--- START ---

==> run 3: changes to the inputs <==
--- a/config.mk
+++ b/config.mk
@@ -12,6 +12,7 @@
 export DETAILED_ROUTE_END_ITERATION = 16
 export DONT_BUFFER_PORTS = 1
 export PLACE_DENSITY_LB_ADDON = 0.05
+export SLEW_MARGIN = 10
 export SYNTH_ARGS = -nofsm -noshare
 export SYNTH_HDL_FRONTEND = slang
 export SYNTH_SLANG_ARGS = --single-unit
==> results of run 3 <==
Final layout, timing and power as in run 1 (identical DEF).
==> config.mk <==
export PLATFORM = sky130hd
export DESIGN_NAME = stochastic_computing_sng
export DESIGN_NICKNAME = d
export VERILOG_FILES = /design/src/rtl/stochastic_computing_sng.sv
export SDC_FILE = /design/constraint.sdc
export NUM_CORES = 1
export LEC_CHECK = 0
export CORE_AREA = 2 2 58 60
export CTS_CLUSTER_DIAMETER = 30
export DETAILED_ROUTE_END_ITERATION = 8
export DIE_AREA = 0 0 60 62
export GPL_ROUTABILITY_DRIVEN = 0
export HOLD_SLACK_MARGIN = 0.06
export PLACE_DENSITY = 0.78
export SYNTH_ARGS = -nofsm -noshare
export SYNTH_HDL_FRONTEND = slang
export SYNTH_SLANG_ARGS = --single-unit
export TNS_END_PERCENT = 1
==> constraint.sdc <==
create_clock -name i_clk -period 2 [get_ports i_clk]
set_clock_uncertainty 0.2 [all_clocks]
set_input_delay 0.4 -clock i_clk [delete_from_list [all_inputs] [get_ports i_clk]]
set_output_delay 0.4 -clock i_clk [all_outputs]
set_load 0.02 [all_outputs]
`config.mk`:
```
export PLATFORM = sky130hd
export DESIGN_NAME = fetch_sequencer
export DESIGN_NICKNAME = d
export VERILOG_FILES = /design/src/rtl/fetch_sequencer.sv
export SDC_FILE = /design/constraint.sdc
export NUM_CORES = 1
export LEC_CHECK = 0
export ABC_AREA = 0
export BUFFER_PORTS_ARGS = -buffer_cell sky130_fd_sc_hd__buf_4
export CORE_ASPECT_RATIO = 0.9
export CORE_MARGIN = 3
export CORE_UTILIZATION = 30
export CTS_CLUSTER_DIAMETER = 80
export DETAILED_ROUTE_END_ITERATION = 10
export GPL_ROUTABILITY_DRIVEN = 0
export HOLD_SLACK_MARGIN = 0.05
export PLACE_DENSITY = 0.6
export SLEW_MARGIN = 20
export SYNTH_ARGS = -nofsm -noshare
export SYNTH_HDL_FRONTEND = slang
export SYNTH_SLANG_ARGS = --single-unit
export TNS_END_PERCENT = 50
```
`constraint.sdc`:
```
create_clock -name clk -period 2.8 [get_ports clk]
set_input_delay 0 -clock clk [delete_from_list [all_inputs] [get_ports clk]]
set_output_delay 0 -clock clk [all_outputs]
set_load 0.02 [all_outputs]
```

--- END ---
--- START ---

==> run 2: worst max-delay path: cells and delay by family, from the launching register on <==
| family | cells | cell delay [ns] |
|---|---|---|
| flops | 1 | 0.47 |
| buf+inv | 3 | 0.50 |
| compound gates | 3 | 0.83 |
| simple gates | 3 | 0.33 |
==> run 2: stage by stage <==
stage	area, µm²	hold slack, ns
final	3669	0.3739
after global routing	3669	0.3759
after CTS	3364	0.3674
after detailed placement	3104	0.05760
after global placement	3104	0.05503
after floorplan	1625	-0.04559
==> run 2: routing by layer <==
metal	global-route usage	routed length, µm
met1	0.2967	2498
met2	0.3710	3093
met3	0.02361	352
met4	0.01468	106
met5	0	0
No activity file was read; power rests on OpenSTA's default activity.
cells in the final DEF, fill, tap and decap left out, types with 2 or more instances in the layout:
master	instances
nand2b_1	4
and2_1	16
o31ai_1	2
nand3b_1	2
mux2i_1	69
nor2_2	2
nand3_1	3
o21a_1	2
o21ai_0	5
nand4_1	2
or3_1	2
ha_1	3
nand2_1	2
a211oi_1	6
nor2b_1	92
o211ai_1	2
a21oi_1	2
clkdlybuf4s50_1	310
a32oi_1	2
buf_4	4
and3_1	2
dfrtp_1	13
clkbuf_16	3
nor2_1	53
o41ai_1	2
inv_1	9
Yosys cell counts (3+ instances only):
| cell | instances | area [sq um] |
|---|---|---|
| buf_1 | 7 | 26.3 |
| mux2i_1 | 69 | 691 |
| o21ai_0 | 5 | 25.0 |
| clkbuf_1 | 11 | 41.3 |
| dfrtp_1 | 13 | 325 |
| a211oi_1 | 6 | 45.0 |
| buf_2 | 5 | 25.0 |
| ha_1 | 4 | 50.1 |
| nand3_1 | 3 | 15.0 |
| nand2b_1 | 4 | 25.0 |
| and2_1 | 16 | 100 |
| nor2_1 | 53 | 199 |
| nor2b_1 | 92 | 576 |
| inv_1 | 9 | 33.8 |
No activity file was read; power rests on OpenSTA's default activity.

--- END ---

§ **PROBLEM TO WORK ON**
Return, with no change at all, every line in the entries above from the line containing "run 3: changes" through the line containing "results of run".

§ **TASK SOLUTION**
==> run 3: changes to the inputs <==
--- a/config.mk
+++ b/config.mk
@@ -12,6 +12,7 @@
 export DETAILED_ROUTE_END_ITERATION = 16
 export DONT_BUFFER_PORTS = 1
 export PLACE_DENSITY_LB_ADDON = 0.05
+export SLEW_MARGIN = 10
 export SYNTH_ARGS = -nofsm -noshare
 export SYNTH_HDL_FRONTEND = slang
 export SYNTH_SLANG_ARGS = --single-unit
==> results of run 3 <==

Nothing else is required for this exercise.